I never remember believing in any type of god or an afterlife. As a child, I read stories of ancient Egyptian and Greek mythology with their numerous gods and goddesses. I thought it showed a clear lack of understanding that people today would make fun that thousands of years ago the reigning beliefs in Greece were that lightning came from Zeus or in Egypt that the Sun only rose because of Ra’s chariot. The ancients believed in these deities because they could not explain natural phenomena. I wondered why, with science’s impressive gains in the last several centuries, people still believe in something as illogical as a god to explain the world around us.
My friends in South Carolina did not share my skepticism. They found it preposterous to think that, over several billions of years, humans could have evolved from a single-celled organism. I wondered how they possibly could think that a far more believable answer was that an eternal and all-powerful God would mysteriously create the entire human species in a single day, but purposely leave no direct proof of such that can be accounted for now.

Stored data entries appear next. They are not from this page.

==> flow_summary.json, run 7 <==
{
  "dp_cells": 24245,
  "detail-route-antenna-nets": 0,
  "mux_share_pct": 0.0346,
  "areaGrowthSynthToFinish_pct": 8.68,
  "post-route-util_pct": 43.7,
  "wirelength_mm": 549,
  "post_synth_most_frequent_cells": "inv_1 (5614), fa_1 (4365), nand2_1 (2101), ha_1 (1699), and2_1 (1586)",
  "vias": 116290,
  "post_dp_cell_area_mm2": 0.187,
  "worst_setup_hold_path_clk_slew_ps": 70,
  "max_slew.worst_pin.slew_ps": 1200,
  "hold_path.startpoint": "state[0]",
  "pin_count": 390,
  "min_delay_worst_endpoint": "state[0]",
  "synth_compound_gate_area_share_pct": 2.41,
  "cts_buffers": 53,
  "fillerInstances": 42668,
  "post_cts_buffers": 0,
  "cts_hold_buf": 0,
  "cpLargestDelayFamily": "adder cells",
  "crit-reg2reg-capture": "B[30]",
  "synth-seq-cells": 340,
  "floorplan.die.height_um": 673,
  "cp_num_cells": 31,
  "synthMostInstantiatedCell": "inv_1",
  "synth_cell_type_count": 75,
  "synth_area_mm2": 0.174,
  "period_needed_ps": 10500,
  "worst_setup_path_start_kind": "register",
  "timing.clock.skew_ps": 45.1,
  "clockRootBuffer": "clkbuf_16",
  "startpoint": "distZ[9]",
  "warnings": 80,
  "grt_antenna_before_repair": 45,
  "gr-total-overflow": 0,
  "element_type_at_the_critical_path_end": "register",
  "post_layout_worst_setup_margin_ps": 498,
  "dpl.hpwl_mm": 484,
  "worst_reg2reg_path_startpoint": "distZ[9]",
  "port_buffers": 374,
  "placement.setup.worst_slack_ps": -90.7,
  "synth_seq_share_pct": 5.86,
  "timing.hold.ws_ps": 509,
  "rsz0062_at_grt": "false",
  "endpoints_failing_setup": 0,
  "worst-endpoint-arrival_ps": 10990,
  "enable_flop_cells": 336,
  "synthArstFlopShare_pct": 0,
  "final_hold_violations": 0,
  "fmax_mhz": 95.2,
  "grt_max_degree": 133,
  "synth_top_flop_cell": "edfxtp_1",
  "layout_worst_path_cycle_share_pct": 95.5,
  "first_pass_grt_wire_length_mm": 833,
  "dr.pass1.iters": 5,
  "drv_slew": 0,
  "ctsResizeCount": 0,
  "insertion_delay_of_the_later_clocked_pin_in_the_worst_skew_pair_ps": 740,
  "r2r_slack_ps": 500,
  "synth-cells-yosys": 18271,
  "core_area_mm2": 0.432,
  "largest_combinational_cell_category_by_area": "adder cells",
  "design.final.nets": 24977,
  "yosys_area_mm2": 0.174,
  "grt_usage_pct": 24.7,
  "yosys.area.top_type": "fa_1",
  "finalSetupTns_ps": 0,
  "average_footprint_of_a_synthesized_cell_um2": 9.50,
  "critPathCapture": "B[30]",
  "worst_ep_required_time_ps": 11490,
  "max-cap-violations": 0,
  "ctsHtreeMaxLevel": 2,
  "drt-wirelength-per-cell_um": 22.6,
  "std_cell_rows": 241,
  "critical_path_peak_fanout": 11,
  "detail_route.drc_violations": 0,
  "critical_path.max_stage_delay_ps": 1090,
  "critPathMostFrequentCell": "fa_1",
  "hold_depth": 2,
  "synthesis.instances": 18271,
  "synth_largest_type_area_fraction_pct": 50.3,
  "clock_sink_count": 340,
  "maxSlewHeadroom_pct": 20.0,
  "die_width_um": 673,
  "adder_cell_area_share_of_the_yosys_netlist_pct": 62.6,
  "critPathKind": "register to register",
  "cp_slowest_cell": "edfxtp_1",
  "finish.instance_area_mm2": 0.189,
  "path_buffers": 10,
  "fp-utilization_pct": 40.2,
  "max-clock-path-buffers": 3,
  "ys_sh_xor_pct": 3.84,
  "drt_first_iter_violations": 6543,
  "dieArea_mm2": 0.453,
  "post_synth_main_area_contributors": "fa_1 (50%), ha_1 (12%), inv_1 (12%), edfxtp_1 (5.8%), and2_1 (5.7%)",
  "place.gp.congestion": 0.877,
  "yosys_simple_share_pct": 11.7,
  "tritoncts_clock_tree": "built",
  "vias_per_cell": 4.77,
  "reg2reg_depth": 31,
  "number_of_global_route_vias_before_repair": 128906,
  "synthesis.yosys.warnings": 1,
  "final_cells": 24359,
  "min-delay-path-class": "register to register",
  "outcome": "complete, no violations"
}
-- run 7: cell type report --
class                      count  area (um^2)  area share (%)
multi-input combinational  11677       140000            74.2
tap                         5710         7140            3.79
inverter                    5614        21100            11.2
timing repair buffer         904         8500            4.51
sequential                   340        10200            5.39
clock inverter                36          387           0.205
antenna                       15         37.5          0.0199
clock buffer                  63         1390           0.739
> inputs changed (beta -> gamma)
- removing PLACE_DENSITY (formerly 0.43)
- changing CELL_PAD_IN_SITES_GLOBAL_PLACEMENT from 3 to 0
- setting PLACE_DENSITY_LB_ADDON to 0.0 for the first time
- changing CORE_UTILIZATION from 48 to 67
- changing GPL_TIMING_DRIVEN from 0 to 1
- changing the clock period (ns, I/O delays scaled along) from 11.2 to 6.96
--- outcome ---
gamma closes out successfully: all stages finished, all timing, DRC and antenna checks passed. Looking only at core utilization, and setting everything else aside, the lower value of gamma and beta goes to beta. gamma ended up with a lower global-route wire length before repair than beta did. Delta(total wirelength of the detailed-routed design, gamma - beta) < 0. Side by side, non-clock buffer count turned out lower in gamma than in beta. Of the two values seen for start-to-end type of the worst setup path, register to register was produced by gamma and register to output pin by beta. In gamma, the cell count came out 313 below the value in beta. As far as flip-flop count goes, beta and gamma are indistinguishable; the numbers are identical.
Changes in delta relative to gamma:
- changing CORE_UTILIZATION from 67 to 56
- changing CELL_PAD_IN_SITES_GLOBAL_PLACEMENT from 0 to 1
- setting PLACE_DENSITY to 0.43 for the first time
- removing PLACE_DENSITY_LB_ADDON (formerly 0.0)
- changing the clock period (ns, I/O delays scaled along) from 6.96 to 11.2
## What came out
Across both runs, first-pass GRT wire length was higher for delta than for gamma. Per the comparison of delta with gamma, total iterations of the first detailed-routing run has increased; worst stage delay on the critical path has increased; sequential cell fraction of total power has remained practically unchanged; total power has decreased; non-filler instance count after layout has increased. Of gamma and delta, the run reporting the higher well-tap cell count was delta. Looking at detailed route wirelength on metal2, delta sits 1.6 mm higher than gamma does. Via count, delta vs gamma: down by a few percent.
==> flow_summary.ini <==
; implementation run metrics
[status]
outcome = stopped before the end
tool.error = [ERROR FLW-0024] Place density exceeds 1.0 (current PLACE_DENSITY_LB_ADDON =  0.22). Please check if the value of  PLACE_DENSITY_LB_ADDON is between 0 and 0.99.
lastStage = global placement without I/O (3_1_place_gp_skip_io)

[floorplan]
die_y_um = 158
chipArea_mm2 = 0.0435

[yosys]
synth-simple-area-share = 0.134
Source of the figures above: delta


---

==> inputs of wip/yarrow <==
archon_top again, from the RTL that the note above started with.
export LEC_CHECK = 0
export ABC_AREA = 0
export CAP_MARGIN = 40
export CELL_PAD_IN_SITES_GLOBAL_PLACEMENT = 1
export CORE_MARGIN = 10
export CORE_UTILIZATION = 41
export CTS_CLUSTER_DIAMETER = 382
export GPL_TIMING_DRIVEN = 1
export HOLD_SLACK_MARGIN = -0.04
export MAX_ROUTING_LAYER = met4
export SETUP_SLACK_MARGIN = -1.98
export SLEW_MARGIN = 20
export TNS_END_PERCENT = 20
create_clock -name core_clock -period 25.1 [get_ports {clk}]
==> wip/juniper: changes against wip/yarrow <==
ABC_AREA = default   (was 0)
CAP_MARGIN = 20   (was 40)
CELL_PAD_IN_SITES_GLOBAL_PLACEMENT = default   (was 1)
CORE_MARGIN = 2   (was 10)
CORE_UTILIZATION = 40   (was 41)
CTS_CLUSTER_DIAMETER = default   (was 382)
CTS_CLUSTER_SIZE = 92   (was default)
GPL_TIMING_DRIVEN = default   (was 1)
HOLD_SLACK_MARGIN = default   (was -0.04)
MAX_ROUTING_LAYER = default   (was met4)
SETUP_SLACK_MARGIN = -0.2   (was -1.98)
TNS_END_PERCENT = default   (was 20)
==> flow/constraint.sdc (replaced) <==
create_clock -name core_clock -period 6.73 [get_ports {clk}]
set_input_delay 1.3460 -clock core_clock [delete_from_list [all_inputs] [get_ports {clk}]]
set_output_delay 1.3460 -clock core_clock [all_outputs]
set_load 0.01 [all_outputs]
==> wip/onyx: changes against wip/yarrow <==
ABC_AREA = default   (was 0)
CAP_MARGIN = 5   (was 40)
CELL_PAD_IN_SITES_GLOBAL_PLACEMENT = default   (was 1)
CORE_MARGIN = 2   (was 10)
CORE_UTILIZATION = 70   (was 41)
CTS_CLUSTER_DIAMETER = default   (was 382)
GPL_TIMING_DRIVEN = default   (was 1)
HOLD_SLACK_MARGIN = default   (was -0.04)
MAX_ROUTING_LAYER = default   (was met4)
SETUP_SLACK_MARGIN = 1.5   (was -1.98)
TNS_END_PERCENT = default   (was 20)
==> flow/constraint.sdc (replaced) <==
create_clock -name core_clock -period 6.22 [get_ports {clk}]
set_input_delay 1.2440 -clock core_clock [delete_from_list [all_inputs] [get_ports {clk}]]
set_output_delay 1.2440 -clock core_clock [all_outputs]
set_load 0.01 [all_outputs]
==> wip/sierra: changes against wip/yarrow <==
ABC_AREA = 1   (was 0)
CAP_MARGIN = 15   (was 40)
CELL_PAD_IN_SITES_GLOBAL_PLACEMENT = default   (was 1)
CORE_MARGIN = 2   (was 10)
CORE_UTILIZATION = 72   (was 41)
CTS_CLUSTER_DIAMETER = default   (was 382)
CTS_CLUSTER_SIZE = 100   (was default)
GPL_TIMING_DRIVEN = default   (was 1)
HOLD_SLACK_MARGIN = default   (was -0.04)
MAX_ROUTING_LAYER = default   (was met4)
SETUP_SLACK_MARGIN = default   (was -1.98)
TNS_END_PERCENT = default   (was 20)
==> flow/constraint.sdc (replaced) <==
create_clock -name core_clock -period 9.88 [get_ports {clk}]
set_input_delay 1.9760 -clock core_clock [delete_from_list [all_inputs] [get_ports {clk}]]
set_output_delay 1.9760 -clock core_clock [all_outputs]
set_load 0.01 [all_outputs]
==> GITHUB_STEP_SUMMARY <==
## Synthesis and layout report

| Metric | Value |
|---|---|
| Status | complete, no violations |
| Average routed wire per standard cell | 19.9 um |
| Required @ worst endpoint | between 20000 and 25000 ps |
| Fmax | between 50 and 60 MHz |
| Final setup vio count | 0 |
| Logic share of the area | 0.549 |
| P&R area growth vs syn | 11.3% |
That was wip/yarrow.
## Remoto
module Remoto(clk,rst,entrada,comando,su,sd,suB,sdB,saida_1,saida1_1,saida2_1,soma_result_1,sinal_A,sinal_B);
clock: 11.8 ns
lec_check: 0
abc_area: 1
cap_margin: 15
core_margin: 3
core_utilization: 71
cts_cluster_diameter: 346
cts_cluster_size: 59
gpl_routability_driven: 0
place_density_lb_addon: 0.04
setup_slack_margin: -0.92
slew_margin: 20
run.sh (not shown) runs the stock make flow with config.mk's settings and CLKGATE_MAP_FILE=.
Rerun with:
--- a/flow/config.mk
+++ b/flow/config.mk
@@ -9 +9,2 @@
-export CAP_MARGIN = 15
+export CAP_MARGIN = 20
+export CELL_PAD_IN_SITES_GLOBAL_PLACEMENT = 3
@@ -14,3 +15,4 @@
-export GPL_ROUTABILITY_DRIVEN = 0
-export PLACE_DENSITY_LB_ADDON = 0.04
-export SETUP_SLACK_MARGIN = -0.92
+export GPL_ROUTABILITY_DRIVEN = 1
+export MAX_ROUTING_LAYER = met5
+export PLACE_DENSITY = 0.78
+export SETUP_SLACK_MARGIN = 2.83
==> flow/constraint.sdc (replaced) <==
create_clock -name core_clock -period 10.4 [get_ports {clk}]
set_input_delay 2.0800 -clock core_clock [delete_from_list [all_inputs] [get_ports {clk}]]
set_output_delay 2.0800 -clock core_clock [all_outputs]
set_load 0.01 [all_outputs]
After rerunning:
- With this change the flow never finished: it broke off in 3_1_place_gp_skip_io, error GPL-0301
- synthesized cell count stays the same
- synthesized area does not change
- die size does not change
Rerun with:
==> flow/config.mk (replaced) <==
export PLATFORM = sky130hd
export DESIGN_NAME = Remoto
export DESIGN_NICKNAME = Remoto
export VERILOG_FILES = /design/flow/design.v
export SDC_FILE = /design/flow/constraint.sdc
export NUM_CORES = 4
export LEC_CHECK = 0
export CAP_MARGIN = 20
export CORE_MARGIN = 2
export CORE_UTILIZATION = 72
export MAX_ROUTING_LAYER = met4
export SLEW_MARGIN = 20
==> flow/constraint.sdc (replaced) <==
create_clock -name core_clock -period 6.47 [get_ports {clk}]
set_input_delay 1.2940 -clock core_clock [delete_from_list [all_inputs] [get_ports {clk}]]
set_output_delay 1.2940 -clock core_clock [all_outputs]
set_load 0.01 [all_outputs]
Now the flow finished but failed the layout checks on setup timing. Die area falls by 5.8%. Area after synthesis is lower by 1.9%. Synthesized cell count went down by about 18%.
Rerun with:
--- a/flow/config.mk
+++ b/flow/config.mk
@@ -10,2 +10 @@
-export CORE_UTILIZATION = 72
-export MAX_ROUTING_LAYER = met4
+export CORE_UTILIZATION = 40
==> flow/constraint.sdc (replaced) <==
create_clock -name core_clock -period 14.0 [get_ports {clk}]
set_input_delay 2.8000 -clock core_clock [delete_from_list [all_inputs] [get_ports {clk}]]
set_output_delay 2.8000 -clock core_clock [all_outputs]
set_load 0.01 [all_outputs]
This time the run completed without violations.
Cell area falls by roughly a tenth.
Total power is lower by well over a third.
Synthesized area is unchanged.
Sequential share of layout area climbs by 1.8 points.
Via count came out lower by about a fifth.
Global-route usage decreases by 20 points.
Clock skew is higher by 0.0034 ns.
First-iteration DRC count is lower by well over a third.
==> garnet <==
==> flow/design.v (excerpt) <==
module top #(
    parameter D_WIDTH = 16,
    parameter Q_BITS  = 13
)(
  input logic [D_WIDTH - 1 : 0] angle_in,
  input logic signed [D_WIDTH - 1 : 0] currA_in,
  input logic signed [D_WIDTH - 1 : 0] currB_in,
  input logic signed [D_WIDTH - 1 : 0] currC_in,
  input logic signed [D_WIDTH - 1 : 0] currT_in,
  input logic        [D_WIDTH - 1 : 0] periodTop,
  output logic pwmA_out,
  output logic pwmB_out,
  output logic pwmC_out,
  input logic signed [D_WIDTH - 1 : 0]  kpd, kpq,
  input logic signed [D_WIDTH - 1 : 0]  kid, kiq,
  input logic clear_pid,
  input  logic clk,
  input  logic rstb,
  input  logic valid,
  output logic ready
);
  reg [         15 : 0] angle_r;
  reg [D_WIDTH - 1 : 0] currA_r;
  reg [D_WIDTH - 1 : 0] currB_r;
  reg [D_WIDTH - 1 : 0] currC_r;
  reg [D_WIDTH - 1 : 0] currT_r;
  reg [         15 : 0] periodTop_r;
  reg [4:0]             state;
  reg  [D_WIDTH - 1 : 0] a_in_matmul;
  reg  [D_WIDTH - 1 : 0] b_in_matmul;
  reg  [1:0]             op_in_matmul;
  wire [D_WIDTH - 1 : 0] a_out_matmul;
  wire [D_WIDTH - 1 : 0] b_out_matmul;
  reg [D_WIDTH - 1 : 0] c_out_calc;
  reg [D_WIDTH - 1 : 0] park_d_r, park_q_r;
  reg [D_WIDTH - 1 : 0] va_r, vb_r;
  wire    cordic_out_valid;
  wire    matmul_out_valid;
  wire    pid_d_out_valid;
  wire    pid_q_out_valid;
  wire    svm_out_valid;
  reg     cordic_done;
  reg     clarke_done;
  reg     pid_d_done;
  reg     pid_q_done;
  wire    [         15 : 0] sin, cos;
  wire    [D_WIDTH - 1 : 0] pid_d_out, pid_q_out;
  reg     start_cordic;
  reg     start_matmul;
  reg     start_PID;
  reg     start_svm;
  ...
clock: 12.3 ns
lec_check: 0
abc_area: 1
cap_margin: 20
cell_pad_in_sites_detail_placement: 0
core_aspect_ratio: 1.04
core_margin: 2
core_utilization: 65
cts_cluster_diameter: 123
max_routing_layer: met5
min_routing_layer: met1
place_density_lb_addon: 0.04
setup_slack_margin: -0.9
slew_margin: 20
run.sh (not shown) runs the stock make flow with config.mk's settings and CLKGATE_MAP_FILE=.
==> pepper (differences from garnet) <==
ABC_AREA = default   (was 1)
CELL_PAD_IN_SITES_DETAIL_PLACEMENT = default   (was 0)
CORE_ASPECT_RATIO = default   (was 1.04)
CORE_UTILIZATION = 52   (was 65)
CTS_CLUSTER_DIAMETER = default   (was 123)
MAX_ROUTING_LAYER = default   (was met5)
MIN_ROUTING_LAYER = default   (was met1)
PLACE_DENSITY = 0.6   (was default)
PLACE_DENSITY_LB_ADDON = default   (was 0.04)
SETUP_SLACK_MARGIN = default   (was -0.9)
==> flow/constraint.sdc (replaced) <==
create_clock -name core_clock -period 6.39 [get_ports {clk}]
set_input_delay 1.2780 -clock core_clock [delete_from_list [all_inputs] [get_ports {clk}]]
set_output_delay 1.2780 -clock core_clock [all_outputs]
set_load 0.01 [all_outputs]
==> qor summary <==
Result of the run: garnet timing/DRC/antenna clean; pepper failed layout checks
Violated checks: garnet -; pepper setup timing
Delay of the slowest cell on the worst path: garnet 950 ps; pepper 550 ps
Most used standard cell by instance count after synthesis: garnet nand2_1; pepper inv_1
Top achievable clock speed: garnet 124 MHz; pepper 143 MHz
Launching point of the worst reg2reg path: garnet svm0.state[3]; pepper svm0.state[4]
Area of all placed cells without fillers: garnet 108,000 µm²; pepper 112,000 µm²
Final layout net count: garnet 15,300; pepper 13,300
Die Outline Area: garnet 159,000 µm²; pepper 185,000 µm²
Share of cell area taken by muxes after synthesis: garnet 0.0111%; pepper 2.74%
Placement-stage cell area: garnet 104,000 µm²; pepper 104,000 µm²
Compound-gate portion of the synthesized area: garnet 11.1%; pepper 11.4%
Post-synthesis cell count from yosys: garnet 13,100; pepper 10,300
Setup TNS: garnet 0 ps; pepper -27,680 ps
RePlAce Congestion: garnet 0.989; pepper 0.912
== oak ==
Design GameModeEazy, start of the top module:
module GameModeEazy(
input wire clk,
input wire rst,
input wire load,
input wire [63:0] load_board,
input wire [3:0]btn,
input wire [3:0]mode,
output wire [63:0] num,
output wire [15:0] judge
    );
Size: ~45000 um2 of cells after synthesis.
make LEC_CHECK=0 CAP_MARGIN=20 CORE_MARGIN=2 CORE_UTILIZATION=51 CTS_CLUSTER_DIAMETER=255 CTS_CLUSTER_SIZE=98 GPL_ROUTABILITY_DRIVEN=1 SLEW_MARGIN=20 finish   # period 14.9 ns
run.sh (not shown) runs the stock make flow with config.mk's settings and CLKGATE_MAP_FILE=.
Run status, oak: aborted in 5_1_grt, error GRT-0232
quartz:
==> flow/design.v <==
module bldc_esc #(parameter DATA_WIDTH = 16,parameter debounce = 3)(
  input clk,              		 
  input reset,            		 
  input pwm_en,						 
  input encoder_a,  				 
  input encoder_b,  				 
  input [DATA_WIDTH-1:0] pwm_period,	 
  input [DATA_WIDTH-1:0] period_reference,	 
  input [DATA_WIDTH-1:0] Kp_ext, 
  input [DATA_WIDTH-1:0] Ki_ext, 
  input [DATA_WIDTH-1:0] Kd_ext, 
  input override_internal_pid,		 
  output reg motor_positive,   		 
  output reg motor_negative 			 
);
  reg motor_pwm;
  reg [DATA_WIDTH-1:0] pwm_counter;
  reg [DATA_WIDTH-1:0] pwm_duty_cycle;
  reg [1:0]encoder_state;
  reg [1:0]prev_encoder_state;
  reg [1:0]pwm_direction;
  reg [DATA_WIDTH-1:0] period_speed ; 
  reg [DATA_WIDTH-1:0] speed_ctr;
  reg [DATA_WIDTH-1:0] Kp ;
  reg [DATA_WIDTH-1:0] Ki ;
  reg [DATA_WIDTH-1:0] Kd ;
  reg signed[DATA_WIDTH-1:0] error;
  reg signed[(DATA_WIDTH)-1:0] integral;
  reg signed[DATA_WIDTH-1:0] derivative;
  reg signed [(DATA_WIDTH)-1:0] pid_output;
  reg signed[DATA_WIDTH-1:0] previous_error;
  reg [2:0] encoder_a_shift_reg;
  reg encoder_a_reg;
  reg [2:0] encoder_b_shift_reg;
  reg encoder_b_reg;
 always @(posedge clk or posedge reset) begin
    if (reset) begin
        integral <= 16'b0;
        pwm_counter <= {DATA_WIDTH{1'b0}};
        encoder_state <= 2'b0;
        prev_encoder_state <= 2'b0;
        pwm_direction<=2'b00;
        motor_positive<=1'b0;
        motor_negative<=1'b0;
        Kp <= 16'd1;
        Ki <= 16'd0;
        Kd <= 16'd0;
        speed_ctr<={DATA_WIDTH{1'b0}};
        previous_error <= {DATA_WIDTH{1'b0}};
        error<=8'b0;
        period_speed <= 16'b0;
        pid_output <= 16'b0;
        derivative <= 16'b0;
        pwm_duty_cycle <= 16'b0;
        motor_pwm <= 1'b0;
        encoder_a_shift_reg <= 3'b0;
        encoder_a_reg <= 1'b0;
        encoder_b_shift_reg <= 3'b0;
        encoder_b_reg <= 1'b0;
    end 
    else begin
        encoder_a_shift_reg <= {encoder_a_shift_reg[debounce-2:0],encoder_a};
        if (encoder_a_shift_reg == {debounce{1'b0}} || encoder_a_shift_reg == {debounce{1'b1}})begin
            encoder_a_reg <= encoder_a_shift_reg[0];
        end
        encoder_b_shift_reg <= {encoder_b_shift_reg[debounce-2:0],encoder_b};
        if (encoder_b_shift_reg == {debounce{1'b0}} || encoder_b_shift_reg == {debounce{1'b1}})begin
            encoder_b_reg <= encoder_b_shift_reg[0];
        end
        pid_output <= Kp * error + Ki * integral + Kd * derivative;	 
        if(pid_output<1) begin			 
			pwm_duty_cycle<=pwm_period;
		end 
		else if (pid_output>pwm_period) begin	 
			pwm_duty_cycle<=1;
		end 
		else begin
			pwm_duty_cycle<= pid_output;	 
		end
        derivative <= error - previous_error;
        if (integral + error > 2047) begin  
            integral <= 2047;  
        end 
        else if (integral + error < -2048) begin
            integral <= -2048; 
        end 
        else begin
            integral <= integral + error;  
        end
        previous_error<=error;
        error <= period_reference - period_speed;
        motor_pwm <= (pwm_counter < pwm_duty_cycle) & pwm_en;  
        if (pwm_counter == pwm_period) begin
            pwm_counter <= 16'd0;
        end
        else begin
            pwm_counter <= pwm_counter + 1;
        end
        encoder_state <= {encoder_a_reg, encoder_b_reg};
        prev_encoder_state <= encoder_state;
        case ({encoder_state, prev_encoder_state})
            4'b0100, 4'b1101,4'b1011: begin 
                pwm_direction<=2'b10;
            end
            4'b1000,4'b1110,4'b0111: begin 
                pwm_direction<=2'b01;
            end
            4'b1100, 4'b0011, 4'b1001,4'b0110: begin 
                pwm_direction<=2'b00;
            end
            default: begin
                pwm_direction<=pwm_direction; 
            end
        endcase
        if(pwm_en==1'b0)begin
            motor_positive<=1'b0;
            motor_negative<=1'b0;
		end 
		else begin
            case(pwm_direction)
                2'b00: begin
      				if(period_reference>32767) begin  
						motor_positive<=1'b0;
						motor_negative<=motor_pwm;
					end
					else begin
						motor_positive<=motor_pwm;
						motor_negative<=1'b0;
					end
                end 
                2'b01:begin
                    motor_positive<=1'b0;
                    motor_negative<=motor_pwm;
                end
                2'b10:begin
                    motor_positive<=motor_pwm;
                    motor_negative<=1'b0;
                end
                default: begin
                    motor_positive <= 1'b0;
                    motor_negative <= 1'b0;
                end
            endcase
        end
		if(override_internal_pid) begin
			Kp<=Kp_ext;
			Ki<=Ki_ext;
			Kd<=Kd_ext;
		end 
		else begin
			Kp<=Kp;
			Ki<=Ki;
			Kd<=Kd;
		end
      if((prev_encoder_state[0]==1'b0 && encoder_a_reg==1'b1) || speed_ctr==16'h00ff) begin
            period_speed<=speed_ctr;
            speed_ctr<={DATA_WIDTH{1'b0}};
        end else begin
            speed_ctr<=speed_ctr+1;
        end
    end
 end
endmodule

Matthew Halperin Manley was born in Rochester, N.Y., and lived in North and South Carolina before moving to Tennessee in 1999. He graduated from John Overton Comprehensive High School with a Distinguished Scholar Honors Diploma. While there, he participated in the marching band for four years, playing flute and euphonium, and was also involved in winter percussion for two years. His volunteer work includes working at the local public library and the Department of Veterans Affairs Nashville Hospital. His interests include politics, history, current events, space, technology, and music.
He is a third-year student attending the University of Michigan in Ann Arbor, where he is majoring in aerospace engineering and minoring in political science and mathematics. Over the 2004-2005 school year, he did undergraduate research with the National Aeronautics and Space Administration (NASA) Cassini-Huygens mission, a spacecraft currently in orbit around Saturn.